POST /test01/_doc { "date": 1660975200000 } // 08/20/2022, 6AM UTC
// basically one document every month from January to August

Queries:

{
    "size": 0,
    "aggs": {
        "ShiftedQuarter": {
            "date_histogram": {
                "calendar_interval": "quarter",
                "min_doc_count": 1,
                "time_zone": "UTC",
                "offset": "+20d", // offset is less than 30 days
                "field": "date"
            }
        }
    }
}

returns below as expected (every bucket starts at the 21st day of the month):

"aggregations": {
    "ShiftedQuarter": {
      "buckets": [
        {
          "key_as_string": "2021-10-21T00:00:00.000Z",
          "key": 1634774400000,
          "doc_count": 1
        },
        {
          "key_as_string": "2022-01-21T00:00:00.000Z",
          "key": 1642723200000,
          "doc_count": 3
        },
        {
          "key_as_string": "2022-04-21T00:00:00.000Z",
          "key": 1650499200000,
          "doc_count": 3
        },
        {
          "key_as_string": "2022-07-21T00:00:00.000Z",
          "key": 1658361600000,
          "doc_count": 1
        }
      ]
    }
  }

However if the query use a offset that is large than 30, like

{
    "size": 0,
    "aggs": {
        "ShiftedQuarter": {
            "date_histogram": {
                "calendar_interval": "quarter",
                "min_doc_count": 1,
                "time_zone": "UTC",
                "offset": "+35d",
                "field": "date"
            }
        }
    }
}

then some bucket starts at the 5th but some starts at the 6th:

"aggregations": {
    "ShiftedQuarter": {
      "buckets": [
        {
          "key_as_string": "2021-11-05T00:00:00.000Z",
          "key": 1636070400000,
          "doc_count": 1
        },
        {
          "key_as_string": "2022-02-05T00:00:00.000Z",
          "key": 1644019200000,
          "doc_count": 3
        },
        {
          "key_as_string": "2022-05-06T00:00:00.000Z", // 06 as opposed to 05 for other buckets
          "key": 1651795200000,
          "doc_count": 3
        },
        {
          "key_as_string": "2022-08-05T00:00:00.000Z",
          "key": 1659657600000,
          "doc_count": 1
        }
      ]
    }
  }

Your quote is IMO correct if you work with quarters. But your offset is in days.

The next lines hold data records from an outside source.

$ cat src/rtl/dot_product_pkg.sv
// Shared widths and phase type for the serial dot-product engine and its transmitter.
// The engine and transmitter both count phases 0..FRAME_LEN-1 from reset.
package dot_product_pkg;

  localparam int DATA_WIDTH   = 8;
  localparam int VECTOR_SIZE  = 3;
  localparam int FRAME_LEN    = 2 * VECTOR_SIZE;
  localparam int RESULT_WIDTH = 2 * DATA_WIDTH + 2;
  localparam int PHASE_W      = $clog2(FRAME_LEN);
  localparam int VEC_W        = VECTOR_SIZE * DATA_WIDTH;

  typedef logic [PHASE_W-1:0]    phase_t;
  typedef logic [DATA_WIDTH-1:0] word_t;
  typedef logic [VEC_W-1:0]      vec_t;

  localparam phase_t PH_LAST = phase_t'(FRAME_LEN - 1);

  function automatic phase_t next_phase(input phase_t ph);
    return (ph == PH_LAST) ? '0 : ph + phase_t'(1);
  endfunction

endpackage

$ cat src/rtl/dot_product_frame_buf.sv
// Holding and active frame-word registers; the frame word at i_idx is read combinationally.
// Load and launch take effect at the clock edge; the read path adds no latency.
module dot_product_frame_buf
  import dot_product_pkg::*;
(
  input  logic                  clk,
  input  logic                  resetn,
  input  logic                  i_load,
  input  logic [VEC_W-1:0]      i_a,
  input  logic [VEC_W-1:0]      i_b,
  input  logic                  i_launch,
  input  logic [PHASE_W-1:0]    i_idx,
  input  logic                  i_from_hold,
  output logic [DATA_WIDTH-1:0] o_word
);

  // Stored in frame order: A0..A(N-1) then B0..B(N-1).
  word_t r_hold [FRAME_LEN];
  word_t r_act  [FRAME_LEN];

  always_ff @(posedge clk) begin
    if (!resetn) begin
      for (int k = 0; k < FRAME_LEN; k++) begin
        r_hold[k] <= '0;
        r_act[k]  <= '0;
      end
    end else begin
      if (i_load) begin
        for (int i = 0; i < VECTOR_SIZE; i++) begin
          r_hold[i]               <= i_a[i*DATA_WIDTH +: DATA_WIDTH];
          r_hold[VECTOR_SIZE + i] <= i_b[i*DATA_WIDTH +: DATA_WIDTH];
        end
      end
      if (i_launch) begin
        for (int k = 0; k < FRAME_LEN; k++) begin
          r_act[k] <= r_hold[k];
        end
      end
    end
  end

  assign o_word = i_from_hold ? r_hold[i_idx] : r_act[i_idx];

endmodule

$ cat src/rtl/dot_product_tx.sv
// Serializes operand pairs into engine frames, captures each result one cycle into the next frame.
// Accept-to-result latency 13 cycles; in_ready drops while the single holding slot is occupied.
module dot_product_tx
  import dot_product_pkg::*;
(
  input  logic                    clk,
  input  logic                    resetn,
  input  logic                    in_valid,
  output logic                    in_ready,
  input  logic [VEC_W-1:0]        in_a,
  input  logic [VEC_W-1:0]        in_b,
  output logic [DATA_WIDTH-1:0]   tx_data,
  output logic                    tx_sof,
  output logic                    tx_active,
  input  logic                    eng_run,
  input  logic [RESULT_WIDTH-1:0] eng_result,
  output logic                    res_valid,
  output logic [RESULT_WIDTH-1:0] res_data,
  output logic                    sync_err
);

  phase_t                  r_ph;
  logic                    r_hold_full;
  logic                    r_frame_active;
  logic                    r_cap_due;
  word_t                   r_tx_data;
  logic                    r_res_valid;
  logic [RESULT_WIDTH-1:0] r_res_data;
  logic                    r_sync_err;

  logic   w_accept;
  logic   w_wrap;
  logic   w_launch;
  phase_t w_next_ph;
  word_t  w_word;
  word_t  w_tx_next;

  assign w_accept  = in_valid && !r_hold_full;
  assign w_wrap    = (r_ph == PH_LAST);
  assign w_launch  = w_wrap && r_hold_full;
  assign w_next_ph = next_phase(r_ph);

  dot_product_frame_buf u_frame_buf (
    .clk         (clk),
    .resetn      (resetn),
    .i_load      (w_accept),
    .i_a         (in_a),
    .i_b         (in_b),
    .i_launch    (w_launch),
    .i_idx       (w_next_ph),
    .i_from_hold (w_wrap),
    .o_word      (w_word)
  );

  // Word 0 of a new frame comes straight from the holding slot, because the
  // active registers are only loaded by the same edge that registers it.
  always_comb begin
    w_tx_next = '0;
    if (w_wrap) begin
      if (r_hold_full) w_tx_next = w_word;
    end else if (r_frame_active) begin
      w_tx_next = w_word;
    end
  end

  always_ff @(posedge clk) begin
    if (!resetn) begin
      r_ph           <= '0;
      r_hold_full    <= 1'b0;
      r_frame_active <= 1'b0;
      r_tx_data      <= '0;
    end else begin
      r_ph      <= w_next_ph;
      r_tx_data <= w_tx_next;
      if (w_accept) begin
        r_hold_full <= 1'b1;
      end else if (w_launch) begin
        r_hold_full <= 1'b0;
      end
      if (w_wrap) r_frame_active <= r_hold_full;
    end
  end

  // The engine presents a frame's result during phase 0 of the following frame.
  always_ff @(posedge clk) begin
    if (!resetn) begin
      r_cap_due   <= 1'b0;
      r_res_valid <= 1'b0;
      r_res_data  <= '0;
    end else begin
      r_res_valid <= 1'b0;
      if (w_wrap) begin
        r_cap_due <= r_frame_active;
      end else if ((r_ph == '0) && r_cap_due) begin
        r_res_data  <= eng_result;
        r_res_valid <= 1'b1;
        r_cap_due   <= 1'b0;
      end
    end
  end

  always_ff @(posedge clk) begin
    if (!resetn) begin
      r_sync_err <= 1'b0;
    end else if (eng_run != (r_ph == '0)) begin
      r_sync_err <= 1'b1;
    end
  end

  assign in_ready  = !r_hold_full;
  assign tx_data   = r_tx_data;
  assign tx_sof    = r_frame_active && (r_ph == '0);
  assign tx_active = r_frame_active;
  assign res_valid = r_res_valid;
  assign res_data  = r_res_data;
  assign sync_err  = r_sync_err;

endmodule

$ cat config.mk
export PLATFORM = sky130hd
export DESIGN_NAME = dot_product_tx
export DESIGN_NICKNAME = d
export VERILOG_FILES = /design/src/rtl/dot_product_pkg.sv /design/src/rtl/dot_product_frame_buf.sv /design/src/rtl/dot_product_tx.sv
export SDC_FILE = /design/constraint.sdc
export NUM_CORES = 1
export LEC_CHECK = 0
export CAP_MARGIN = 10
export CORE_ASPECT_RATIO = 1.1
export CORE_MARGIN = 2
export CORE_UTILIZATION = 52
export DETAILED_ROUTE_END_ITERATION = 7
export GPL_TIMING_DRIVEN = 0
export PLACE_DENSITY = 0.85
export SLEW_MARGIN = 20
export SYNTH_ARGS = -nofsm -noshare
export SYNTH_HDL_FRONTEND = slang
export SYNTH_SLANG_ARGS = --single-unit
$ cat constraint.sdc
create_clock -name clk -period 6.7 [get_ports clk]
set_clock_uncertainty 0.15 [all_clocks]
set_input_delay 1.34 -clock clk [delete_from_list [all_inputs] [get_ports clk]]
set_output_delay 1.34 -clock clk [all_outputs]
set_load 0.02 [all_outputs]
==> summary.txt <==
Status
  – Status: completed

Clocking
  – Buffers from clock root to sink, at most: 2
  – Clock tree from TritonCTS: yes
  – Count of clock tree sinks: 130
  – Number of levels in the clock H-tree: 4
  – TritonCTS Buffers: 17
  – Insertion delay of the later-clocked pin in the worst-skew pair: 0.52 ns
  – Number of gates resized after cts: 0
  – Number of hold-repair buffers added at the cts stage: 0
  – Clk slew on worst S/H paths: 0.06 ns
  – Buffer count from post-CTS setup fixing: 0
  – Buffer type at the clock tree root: sky130_fd_sc_hd__clkbuf_8

Drt
  – Routed via count: roughly 3400
  – Number of vias per cell: 5.34
  – Initial DRC Count: 232
  – Count of TritonRoute iterations in the first routing pass: 5
  – Antenna viol nets, final: 0
  – Total Routed Length: 10.9 mm
  – Detail-routed net length per standard cell: between 15 and 20 um
  – Drt drc: 0

Floorplan
  – Die Span X: ~100 um
  – Die Y: roughly 110 um
  – Number of placed I/O pins: between 100 and 150
  – Effective utilization at floorplan: 0.534
  – Core Area: just under 10000 um^2
  – Die Area: between 10000 and 15000 um^2
  – Number of cell rows: 38

Setup path
  – Crit Path Category: flip-flop to output port
  – Cells on worst reg2reg path: 6
  – Cells traversed along the worst timing path: buf_2, clkbuf_1, nor3_1, and2_1, clkdlybuf4s50_1
  – Slowest stage cell on the critical path: sky130_fd_sc_hd__clkdlybuf4s50_1
  – Crit path required time: 5.21 ns
  – Arrival time of the worst setup path: 2.43 ns
  – Number of gates on the worst path with buffers counted: 5
  – Largest fanout of any net on the critical path: 10
  – Buffers & Inverters on Critical Path: 3
  – Nature of the critical path startpoint: flip-flop
  – Slowest Stage Delay on Critical Path: ~0.60 ns
  – Cell family with most CP delay: buffers and inverters
  – Kind of end point of the critical path: output port

Yosys
  – Number of instances in the synthesized netlist: 389
  – Synth Flop Type: sky130_fd_sc_hd__edfxtp_1
  – Area share of the largest cell type after synthesis: 0.546
  – Count of yosys warnings during synthesis: 0
  – Average footprint of a synthesized cell: 13.6 um^2
  – Post-synthesis sequential area ratio: 0.675
  – Cell type with the largest total area after synthesis: sky130_fd_sc_hd__edfxtp_1
  – Post-synthesis async set-or-reset flop share: 0
  – #FFs+latches synth: 130
  – Unique masters post-synth: 37
  – Nets in the synthesized netlist: 459
  – Cell area after technology mapping: 5280 um^2
  – Cells taking the most area after synthesis: sky130_fd_sc_hd__edfxtp_1, sky130_fd_sc_hd__dfxtp_1, sky130_fd_sc_hd__and2_1
  – Number of flops mapped to enable cells by yosys: 96

Global route
  – GRT Overall Usage: 0.211
  – Number of antenna violations at the first check in global routing: 0
  – Via count of the first global-routing pass: 3337
  – Overall overflow remaining after global route: 0
  – Pin count of the biggest net entering global routing: 27
  – Global-route wire length before repair: ~17 mm

Place
  – HPWL after detailed placement: 7.52 mm
  – Number of buffer cells added on primary ports: 100
  – Placed cell areas: 6560 um^2
  – Post-Place Worst Slack: 3.03 ns
  – Final Wtd Congestion: 0.837

Final layout
  – Number of nets in the layout: just under 600
  – Ratio of cells with drive above 1 in the final layout: 0.0914
  – Antenna diode count: 0
  – Layout Area Growth over Synthesis: 35.2%
  – Post-route cell area: roughly 7000 um^2

STA
  – Sum of negative setup slack: 0 ns
  – Number of slew-limit violations in the final report: 0
  – Count of endpoints failing setup in the final report: 0
  – Slew headroom: 0.637
  – Time the worst path needs with I/O delays and setup: 3.92 ns
  – Unrepaired setup endpoints after global routing: false
  – Peak clock frequency supported by timing: 255 MHz
  – Worst hold slack: 0.302 ns
  – Worst Tran Pin Value: 0.545 ns
  – Final hold violation count: 0
  – Worst Slack Setup Final: 2.78 ns
  – Final Cycle Share: 0.585

Run
  – Max-cap check violation count: 0

Min path
  – Class of the most critical hold timing path: flip-flop to flip-flop
  – Hold path cells: 2

Pwr
  – Power density of the placed cells: 269 nW/um^2
  – P_leak: 2.81 nW
  – Max rail drop VDD: 0.000233 V
## state kept, by name, summed over array words and instances, names as in the netlist
signal / flops
u_frame_buf.r_hold: 48
r_hold_full: 1
r_cap_due: 1
res_valid: 1
res_data: 18
tx_data: 8
u_frame_buf.r_act: 48
tx_active: 1
r_ph: 3
sync_err: 1
## cells in the mapped netlist (all sizes together), types with 2 or more instances
library cell	instances
a211o	7
mux4	8
o21a	2
nand4b	7
and2	51
nand3b	9
edfxtp	96
inv	3
and3	49
a21boi	20
a21oi	9
nand2	38
dfxtp	34
buf	9
o21ai	4
nor2b	5
clkbuf	23
## per-stage QoR
stage	utilization	cells	total power [mW]
finish	0.722	645	1.92
global route	0.722	645	1.97
CTS	0.722	645	1.93
detailed placement	0.663	613	1.05
global placement	0.650	609	1.04
floorplan	-	389	0.981
## cell families after synthesis
group | after synthesis | share of synthesized area
simple gates | 169 | 0.192
compound gates | 45 | 0.0604
mux | 9 | 0.0381
buf+inv | 35 | 0.0329
flops | 130 | 0.675
xor+xnor | 1 | 0.00166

The quarters start on the 2021-10-01, 2022-01-01, 2022-04-01,... Then you add +35d and depending if the first month has 31 days (like October or January) or 30 days (April), you'll end up on a different day.

Not sure this is a feature or a bug.

Thanks @xeraa for your response! So our use case is: we have customers whose fiscal quarter could start at, say, the 5th of the second month of a standard calendar quarter, which are 2021-08-05, 2021-11-05, 2022-02-05, 2022-05-05, that's why I need to use more than 30 days in the offset and expecting the start date is the same for each bucket. So IMO this is a bug. Can I submit an issue in gitlab?

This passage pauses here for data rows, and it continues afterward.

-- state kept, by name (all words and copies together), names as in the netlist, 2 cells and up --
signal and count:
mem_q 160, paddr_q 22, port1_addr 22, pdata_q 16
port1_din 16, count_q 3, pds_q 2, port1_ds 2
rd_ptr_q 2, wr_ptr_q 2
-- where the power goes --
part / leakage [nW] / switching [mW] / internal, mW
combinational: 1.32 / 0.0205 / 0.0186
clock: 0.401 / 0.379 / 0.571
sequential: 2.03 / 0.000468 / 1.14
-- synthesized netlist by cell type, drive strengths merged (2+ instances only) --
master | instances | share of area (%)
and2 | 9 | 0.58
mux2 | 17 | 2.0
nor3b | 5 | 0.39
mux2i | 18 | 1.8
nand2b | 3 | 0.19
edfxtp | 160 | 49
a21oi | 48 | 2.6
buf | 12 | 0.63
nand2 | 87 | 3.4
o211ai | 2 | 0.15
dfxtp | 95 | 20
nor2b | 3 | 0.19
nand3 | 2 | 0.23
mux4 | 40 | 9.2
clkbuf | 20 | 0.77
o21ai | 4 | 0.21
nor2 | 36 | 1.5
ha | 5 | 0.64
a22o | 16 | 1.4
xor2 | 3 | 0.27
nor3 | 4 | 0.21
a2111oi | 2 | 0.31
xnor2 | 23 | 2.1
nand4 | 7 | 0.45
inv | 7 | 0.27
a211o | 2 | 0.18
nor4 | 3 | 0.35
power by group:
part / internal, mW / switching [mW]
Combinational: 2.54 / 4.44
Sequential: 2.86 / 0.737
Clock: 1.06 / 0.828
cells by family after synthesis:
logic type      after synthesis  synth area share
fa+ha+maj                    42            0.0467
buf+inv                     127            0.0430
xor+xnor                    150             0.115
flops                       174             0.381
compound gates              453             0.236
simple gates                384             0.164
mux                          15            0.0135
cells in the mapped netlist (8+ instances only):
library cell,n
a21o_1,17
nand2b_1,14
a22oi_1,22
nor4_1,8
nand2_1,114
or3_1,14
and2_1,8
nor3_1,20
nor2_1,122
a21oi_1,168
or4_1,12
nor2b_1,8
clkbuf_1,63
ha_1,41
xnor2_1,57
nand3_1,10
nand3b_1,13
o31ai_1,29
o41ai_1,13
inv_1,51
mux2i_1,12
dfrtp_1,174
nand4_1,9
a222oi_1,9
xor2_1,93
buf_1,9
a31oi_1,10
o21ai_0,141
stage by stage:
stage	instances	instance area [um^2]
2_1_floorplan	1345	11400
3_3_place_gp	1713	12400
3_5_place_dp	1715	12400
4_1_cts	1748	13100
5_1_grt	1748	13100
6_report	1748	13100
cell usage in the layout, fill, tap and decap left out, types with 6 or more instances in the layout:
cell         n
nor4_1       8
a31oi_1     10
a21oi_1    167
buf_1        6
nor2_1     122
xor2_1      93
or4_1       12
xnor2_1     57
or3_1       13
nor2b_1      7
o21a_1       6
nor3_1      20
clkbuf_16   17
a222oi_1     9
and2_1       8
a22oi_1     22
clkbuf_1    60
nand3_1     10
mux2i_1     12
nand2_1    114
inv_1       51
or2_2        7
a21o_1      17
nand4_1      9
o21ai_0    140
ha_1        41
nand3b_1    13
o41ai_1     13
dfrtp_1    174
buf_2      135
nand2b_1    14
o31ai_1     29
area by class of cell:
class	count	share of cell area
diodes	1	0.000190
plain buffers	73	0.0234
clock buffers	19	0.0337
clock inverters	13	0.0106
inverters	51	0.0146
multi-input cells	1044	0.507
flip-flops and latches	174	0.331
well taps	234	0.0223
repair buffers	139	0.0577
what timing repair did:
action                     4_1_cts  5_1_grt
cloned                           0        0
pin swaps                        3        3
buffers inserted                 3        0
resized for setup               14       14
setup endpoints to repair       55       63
==> src/flat_wrapper.sv <==
// flat-port wrapper written by rule: the top's interface ports become plain ports
module bcd_convert_sequencer_flat import bcd_convert_sequencer_pkg::*;
#(
  parameter int WIDTH  = 8,
  parameter int DIGITS = 3
)
  (clk, rst, bus_req_vld, bus_req_dat, bus_req_rdy, bus_busy, bus_result_vld, bus_result_bcd, bus_result_id);
  bcd_convert_sequencer_if #(.WIDTH(WIDTH), .DIGITS(DIGITS)) bus_i ();
  input  logic clk;
  input  logic rst;
  input wire logic [$bits(bus_i.req_vld)-1:0] bus_req_vld;
  input wire logic [$bits(bus_i.req_dat)-1:0] bus_req_dat;
  output wire logic [$bits(bus_i.req_rdy)-1:0] bus_req_rdy;
  output wire logic [$bits(bus_i.busy)-1:0] bus_busy;
  output wire logic [$bits(bus_i.result_vld)-1:0] bus_result_vld;
  output wire logic [$bits(bus_i.result_bcd)-1:0] bus_result_bcd;
  output wire logic [$bits(bus_i.result_id)-1:0] bus_result_id;
  assign bus_i.req_vld = bus_req_vld;
  assign bus_i.req_dat = bus_req_dat;
  assign bus_req_rdy = bus_i.req_rdy;
  assign bus_busy = bus_i.busy;
  assign bus_result_vld = bus_i.result_vld;
  assign bus_result_bcd = bus_i.result_bcd;
  assign bus_result_id = bus_i.result_id;
  bcd_convert_sequencer #(.WIDTH(WIDTH), .DIGITS(DIGITS)) u_core (.clk(clk), .rst(rst), .bus(bus_i));
endmodule
==> config.mk <==
export PLATFORM = sky130hd
export DESIGN_NAME = bcd_convert_sequencer_flat
export DESIGN_NICKNAME = d
export VERILOG_FILES = /design/src/rtl/bcd_convert_sequencer_pkg.sv /design/src/rtl/bcd_convert_sequencer_if.sv /design/src/rtl/bcd_dabble_step.sv /design/src/rtl/bcd_convert_sequencer.sv /design/src/flat_wrapper.sv
export SDC_FILE = /design/constraint.sdc
export NUM_CORES = 1
export LEC_CHECK = 0
export ABC_CLOCK_PERIOD_IN_PS = 2000
export CAP_MARGIN = 20
export CORE_MARGIN = 4
export CORE_UTILIZATION = 46
export DETAILED_ROUTE_END_ITERATION = 8
export GPL_ROUTABILITY_DRIVEN = 0
export PLACE_DENSITY_LB_ADDON = 0.15
export SKIP_LAST_GASP = 1
export SLEW_MARGIN = 0
export SYNTH_ARGS = -nofsm -noshare
export SYNTH_HDL_FRONTEND = slang
export SYNTH_HIERARCHICAL = 1
export SYNTH_SLANG_ARGS = --single-unit
==> constraint.sdc <==
create_clock -name clk -period 2 [get_ports clk]
set_input_delay 0.4 -clock clk [delete_from_list [all_inputs] [get_ports clk]]
set_output_delay 0.4 -clock clk [all_outputs]
set_load 0.005 [all_outputs]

I feel like this is more of a new feature: Quarterly interval from date X. IMO you want to operate on quarters as the offset and not +35d but I also have no idea about the implementation details.

But GitHub (not GitLab) should be a good next step.

In the meantime, while more manual work with all the intervals, the date range aggregation might get you the right result?